--- Supplied material Enclosed Below ---

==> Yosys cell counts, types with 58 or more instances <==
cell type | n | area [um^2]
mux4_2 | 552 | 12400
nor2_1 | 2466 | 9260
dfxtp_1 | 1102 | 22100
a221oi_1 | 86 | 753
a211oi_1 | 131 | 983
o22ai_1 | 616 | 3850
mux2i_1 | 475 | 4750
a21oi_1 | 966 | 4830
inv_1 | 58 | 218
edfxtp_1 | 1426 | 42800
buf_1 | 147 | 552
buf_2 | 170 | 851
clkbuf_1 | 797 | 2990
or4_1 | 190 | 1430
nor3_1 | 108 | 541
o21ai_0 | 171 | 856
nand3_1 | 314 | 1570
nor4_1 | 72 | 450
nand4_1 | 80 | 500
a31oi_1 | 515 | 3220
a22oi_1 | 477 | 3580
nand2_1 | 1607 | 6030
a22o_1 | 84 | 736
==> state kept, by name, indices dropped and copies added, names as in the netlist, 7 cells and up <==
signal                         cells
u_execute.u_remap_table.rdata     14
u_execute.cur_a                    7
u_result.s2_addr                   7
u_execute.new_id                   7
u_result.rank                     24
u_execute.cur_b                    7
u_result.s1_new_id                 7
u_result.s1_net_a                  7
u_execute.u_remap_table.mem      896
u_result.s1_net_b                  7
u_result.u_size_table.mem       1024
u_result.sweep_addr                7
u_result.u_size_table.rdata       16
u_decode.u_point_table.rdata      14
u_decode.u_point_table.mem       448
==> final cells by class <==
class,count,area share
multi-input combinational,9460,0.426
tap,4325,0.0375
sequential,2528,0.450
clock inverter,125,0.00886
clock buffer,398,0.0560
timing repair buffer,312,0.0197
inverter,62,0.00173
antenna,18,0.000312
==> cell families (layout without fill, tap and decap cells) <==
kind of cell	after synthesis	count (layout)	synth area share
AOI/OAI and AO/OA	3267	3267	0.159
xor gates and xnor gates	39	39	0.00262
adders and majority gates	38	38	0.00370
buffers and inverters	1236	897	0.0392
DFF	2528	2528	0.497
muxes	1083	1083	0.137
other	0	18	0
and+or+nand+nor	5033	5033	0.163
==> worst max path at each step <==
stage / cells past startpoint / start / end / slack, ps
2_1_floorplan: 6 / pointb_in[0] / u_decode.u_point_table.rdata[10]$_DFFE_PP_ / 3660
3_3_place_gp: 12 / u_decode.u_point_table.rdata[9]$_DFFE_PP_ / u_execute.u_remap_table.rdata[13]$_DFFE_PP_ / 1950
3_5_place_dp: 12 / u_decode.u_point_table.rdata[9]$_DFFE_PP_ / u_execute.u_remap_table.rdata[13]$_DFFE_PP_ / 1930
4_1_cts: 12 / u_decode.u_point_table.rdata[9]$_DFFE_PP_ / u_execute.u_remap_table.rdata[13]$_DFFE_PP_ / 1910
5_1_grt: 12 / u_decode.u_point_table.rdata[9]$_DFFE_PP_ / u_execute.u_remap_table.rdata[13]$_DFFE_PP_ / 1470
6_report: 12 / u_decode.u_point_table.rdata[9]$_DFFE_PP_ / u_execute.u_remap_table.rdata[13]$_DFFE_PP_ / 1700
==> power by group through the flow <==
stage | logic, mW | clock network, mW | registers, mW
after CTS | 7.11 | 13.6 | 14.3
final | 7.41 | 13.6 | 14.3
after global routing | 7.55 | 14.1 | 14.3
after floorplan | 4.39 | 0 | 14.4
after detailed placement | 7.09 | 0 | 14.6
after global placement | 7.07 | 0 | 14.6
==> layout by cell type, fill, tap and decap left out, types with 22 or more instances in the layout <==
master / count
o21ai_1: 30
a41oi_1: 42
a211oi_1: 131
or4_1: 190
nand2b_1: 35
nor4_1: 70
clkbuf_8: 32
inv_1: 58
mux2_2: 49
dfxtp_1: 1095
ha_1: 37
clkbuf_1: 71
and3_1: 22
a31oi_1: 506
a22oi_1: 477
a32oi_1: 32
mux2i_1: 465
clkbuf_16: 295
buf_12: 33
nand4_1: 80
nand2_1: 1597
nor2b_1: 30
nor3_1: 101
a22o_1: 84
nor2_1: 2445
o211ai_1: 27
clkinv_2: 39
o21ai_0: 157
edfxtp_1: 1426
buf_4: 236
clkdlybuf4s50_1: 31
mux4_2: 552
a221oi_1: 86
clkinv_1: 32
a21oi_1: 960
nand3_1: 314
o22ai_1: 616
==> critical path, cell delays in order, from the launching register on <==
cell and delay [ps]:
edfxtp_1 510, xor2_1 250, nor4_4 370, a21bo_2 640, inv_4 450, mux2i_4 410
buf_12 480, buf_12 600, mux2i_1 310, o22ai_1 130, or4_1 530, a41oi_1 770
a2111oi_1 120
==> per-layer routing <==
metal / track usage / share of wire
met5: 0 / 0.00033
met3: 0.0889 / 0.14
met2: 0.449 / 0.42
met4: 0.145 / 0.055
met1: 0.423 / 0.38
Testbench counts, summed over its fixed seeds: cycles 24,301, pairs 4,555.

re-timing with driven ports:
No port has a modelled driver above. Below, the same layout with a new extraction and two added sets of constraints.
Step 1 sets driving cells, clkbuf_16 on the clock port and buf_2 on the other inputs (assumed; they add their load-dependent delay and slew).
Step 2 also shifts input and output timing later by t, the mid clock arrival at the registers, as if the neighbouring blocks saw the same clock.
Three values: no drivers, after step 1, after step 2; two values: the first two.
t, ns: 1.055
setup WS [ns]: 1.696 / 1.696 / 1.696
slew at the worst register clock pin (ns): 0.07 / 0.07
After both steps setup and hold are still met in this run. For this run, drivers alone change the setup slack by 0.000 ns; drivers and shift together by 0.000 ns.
This design comes from an exercise in tuning for small area and a short achievable clock period on the open sky130 flow, not from production work.
RTL that was checked went through simulation tests only; none was proved equivalent to the original.
No driver is modelled on the clock port, so clock power and skew are understated where the tree is cut down; a real chip needs a root buffer or a tree.
Power and IR drop assume default switching activity.

== v20 ==
==> flow/design.v (excerpt) <==
module commit_trace_buffer #(
  parameter int DATA_W = 32,
  parameter int REG_W  = 5,
  parameter int DEPTH  = 16,
  parameter int WRAP   = 0,
  parameter int INUM_W = 16
) (
  input  logic                      clk,
  input  logic                      rst,
  input  logic                      retire_valid,
  input  logic [DATA_W-1:0]         retire_pc,
  input  logic                      retire_halt,
  input  logic                      retire_regwrite,
  input  logic [REG_W-1:0]          retire_reg,
  input  logic [DATA_W-1:0]         retire_wdata,
  input  logic                      retire_memwrite,
  input  logic [DATA_W-1:0]         retire_memaddr,
  input  logic [DATA_W-1:0]         retire_memdata,
  output logic                      out_valid,
  input  logic                      out_ready,
  output logic [INUM_W-1:0]         out_inum,
  output logic [DATA_W-1:0]         out_pc,
  output logic [1:0]                out_kind,
  output logic [REG_W-1:0]          out_reg,
  output logic [DATA_W-1:0]         out_value,
  output logic [DATA_W-1:0]         out_addr,
  output logic [$clog2(DEPTH):0]    count,
  output logic                      overflow,
  output logic                      halted
);
export LEC_CHECK = 0
export CAP_MARGIN = 20
export CORE_MARGIN = 2
export CORE_UTILIZATION = 50
export SETUP_SLACK_MARGIN = 2.9
export SLEW_MARGIN = 20
create_clock -name core_clock -period 5.0 [get_ports {clk}]
standard.sh (not shown) runs the stock make flow with config.mk's settings and CLKGATE_MAP_FILE= SYNTH_SCRIPT=/design/flow/synth_recipe.tcl, a recipe that flattens the netlist after the stock synthesis.
==> flow/flow/run.sh <==
#!/bin/bash
# The standard layout (the standard.sh) with buf_2 port buffers and a clock tree without dummy
# loads whose sink clusters are driven by clkbuf_8; after CTS the tree's root buffer is replaced by
# four roots by the clk port (flow/split_root.tcl), then the standard flow routes and finishes.
# Tool output: standard_cts.log, split_root.log, standard_finish.log here, and ORFS's step logs.
set -euo pipefail
ARGS=(
  "BUFFER_PORTS_ARGS=-buffer_cell sky130_fd_sc_hd__buf_2"
  "CTS_ARGS=-sink_clustering_enable -repair_clock_nets -dont_use_dummy_load -root_buf sky130_fd_sc_hd__clkbuf_16 -buf_list sky130_fd_sc_hd__clkbuf_16 -sink_clustering_buffer sky130_fd_sc_hd__clkbuf_8 -sink_clustering_size 16 -sink_clustering_max_diameter 50"
)
bash standard.sh "${ARGS[@]}" cts > standard_cts.log 2>&1
R=orfs/results/${FLOW_PLATFORM}/commit_trace_buffer/base
SPLIT_ODB=$R/4_cts.odb openroad -no_init -exit flow/split_root.tcl > split_root.log 2>&1
touch $R/4_cts.sdc
bash standard.sh "${ARGS[@]}" finish > standard_finish.log 2>&1
Other scripts of this flow, unchanged in this note and not shown: flow/flow/split_root.tcl
Inputs modified between v20 and v26:
- swapping 2.9 for 2.7 in SETUP_SLACK_MARGIN
--- outcome ---
- v26 finished every stage and its layout cleared the timing, DRC and antenna checks.
- The power drawn by the combinational cells in v26 was lower than what v20 gave.
- Measured against v26, the global-route wire length before repair of v20 comes out at 1.11 times the reference value.
- Area growth from synthesis to layout for v26: 2.5 points down relative to v20
- Final clock period utilization by the worst path: lower on v20
- Diff v20 -> v26 | critical path depth | increase of 3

--- End of Enclosed Supplied material ---

**Work instruction**.
Take from the material above the lines running from the one with "a211oi_1 | 131 | 983" through the one with "3_5_place_dp: 12 /", and repeat them exactly, with nothing else.

**Solved problem**.
a211oi_1 | 131 | 983
o22ai_1 | 616 | 3850
mux2i_1 | 475 | 4750
a21oi_1 | 966 | 4830
inv_1 | 58 | 218
edfxtp_1 | 1426 | 42800
buf_1 | 147 | 552
buf_2 | 170 | 851
clkbuf_1 | 797 | 2990
or4_1 | 190 | 1430
nor3_1 | 108 | 541
o21ai_0 | 171 | 856
nand3_1 | 314 | 1570
nor4_1 | 72 | 450
nand4_1 | 80 | 500
a31oi_1 | 515 | 3220
a22oi_1 | 477 | 3580
nand2_1 | 1607 | 6030
a22o_1 | 84 | 736
==> state kept, by name, indices dropped and copies added, names as in the netlist, 7 cells and up <==
signal                         cells
u_execute.u_remap_table.rdata     14
u_execute.cur_a                    7
u_result.s2_addr                   7
u_execute.new_id                   7
u_result.rank                     24
u_execute.cur_b                    7
u_result.s1_new_id                 7
u_result.s1_net_a                  7
u_execute.u_remap_table.mem      896
u_result.s1_net_b                  7
u_result.u_size_table.mem       1024
u_result.sweep_addr                7
u_result.u_size_table.rdata       16
u_decode.u_point_table.rdata      14
u_decode.u_point_table.mem       448
==> final cells by class <==
class,count,area share
multi-input combinational,9460,0.426
tap,4325,0.0375
sequential,2528,0.450
clock inverter,125,0.00886
clock buffer,398,0.0560
timing repair buffer,312,0.0197
inverter,62,0.00173
antenna,18,0.000312
==> cell families (layout without fill, tap and decap cells) <==
kind of cell	after synthesis	count (layout)	synth area share
AOI/OAI and AO/OA	3267	3267	0.159
xor gates and xnor gates	39	39	0.00262
adders and majority gates	38	38	0.00370
buffers and inverters	1236	897	0.0392
DFF	2528	2528	0.497
muxes	1083	1083	0.137
other	0	18	0
and+or+nand+nor	5033	5033	0.163
==> worst max path at each step <==
stage / cells past startpoint / start / end / slack, ps
2_1_floorplan: 6 / pointb_in[0] / u_decode.u_point_table.rdata[10]$_DFFE_PP_ / 3660
3_3_place_gp: 12 / u_decode.u_point_table.rdata[9]$_DFFE_PP_ / u_execute.u_remap_table.rdata[13]$_DFFE_PP_ / 1950
3_5_place_dp: 12 / u_decode.u_point_table.rdata[9]$_DFFE_PP_ / u_execute.u_remap_table.rdata[13]$_DFFE_PP_ / 1930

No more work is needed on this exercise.